Let’s start off with yes, this an older title re-released on the switch. I am reviewing this game based on its current form as I never had the pleasure to play it on any other platforms. The mechanics of the game feel almost familiar, I believe this is partly due to the fact I have played other games in my life that have very close features and ideals. One cannot help the female – treasure hunter theme. Lora Croft, of course, was one of my favorites back in the day but the moment I Jumped into Blades of Time I got that same feeling. I am not saying there is anything bad about it just the idea is not exactly a fresh one. There are a few others that come to mind as well, Prince of Persia – The sands of time. BOT seems to have adopted an always fun ability. This, of course, is vital as it allows Ayumi the ability to solve complex puzzles and increase her odds of fighting hordes of enemies.
With that being said the game is enjoyable with its hack and slash style gameplay. You are able to unlock various sets of skills ranging from attacks, combos and even powerful magic. I have always been partial to games like Dynasty Warriors, and this title is no different. However, unlock others the added story and puzzles to add a nice touch in a playability standpoint. Wait you have to use your mind? Yes, yes you do. There are moments in the game that challenges the player to use combinations of dashes to avoid or get over obstacles. There are even times where its necessary to use something other than your swords to unlock or gain access. I found using guns a bit rough at times but defiantly adds.

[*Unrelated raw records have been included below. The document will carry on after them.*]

### config.mk
export PLATFORM = sky130hd
export DESIGN_NAME = mcycle_iter_flat
export DESIGN_NICKNAME = d
export VERILOG_FILES = /design/src/rtl/mcycle_if.sv /design/src/rtl/mcycle_iter.sv /design/src/flat_wrapper.sv
export SDC_FILE = /design/constraint.sdc
export NUM_CORES = 1
export LEC_CHECK = 0
export CELL_PAD_IN_SITES_DETAIL_PLACEMENT = 0
export CELL_PAD_IN_SITES_GLOBAL_PLACEMENT = 2
export CORE_ASPECT_RATIO = 0.7
export CORE_MARGIN = 5
export CORE_UTILIZATION = 32
export CTS_CLUSTER_DIAMETER = 60
export DETAILED_ROUTE_END_ITERATION = 10
export PLACE_DENSITY_LB_ADDON = 0.08
export SLEW_MARGIN = 10
export SYNTH_ARGS = -nofsm -noshare
export SYNTH_HDL_FRONTEND = slang
export SYNTH_SLANG_ARGS = --single-unit
### constraint.sdc
create_clock -name CLK -period 5.2 [get_ports CLK]
set_clock_uncertainty 0.1 [all_clocks]
set_input_delay 1.04 -clock CLK [delete_from_list [all_inputs] [get_ports CLK]]
set_output_delay 1.04 -clock CLK [all_outputs]
set_load 0.02 [all_outputs]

As with most games the controls are what set the mood. With BOT I was able to adapt to the controls with little to no learning curve and during times when you receive new skills the game walks you through how to use them. The only thing that bothered me was how you interact with doors and switches. To open doors you have to hold the R button and mash the Y button until it opens. And I know it seems silly but the whole standing on a switch until it fulfilled its animation requirement to open other doors just seemed like a waste of time. I guess call me old school but I like just clicking one button to open and interact with my environment. I also feel they missed an opportunity to implement some switch features such as the gyroscope to aim weapons and of course the HD Rumble.
In conclusion, I would say the game was moderately enjoyable though it felt very much like every other title that Blades of Time obviously gained inspiration from. The gameplay was familiar but a bit lackluster as it got old fast. The decision to split ranged and melee left the game a bit disconnected, dare I say disengaging. The improvement’s that where made still fall under the shadows of itself.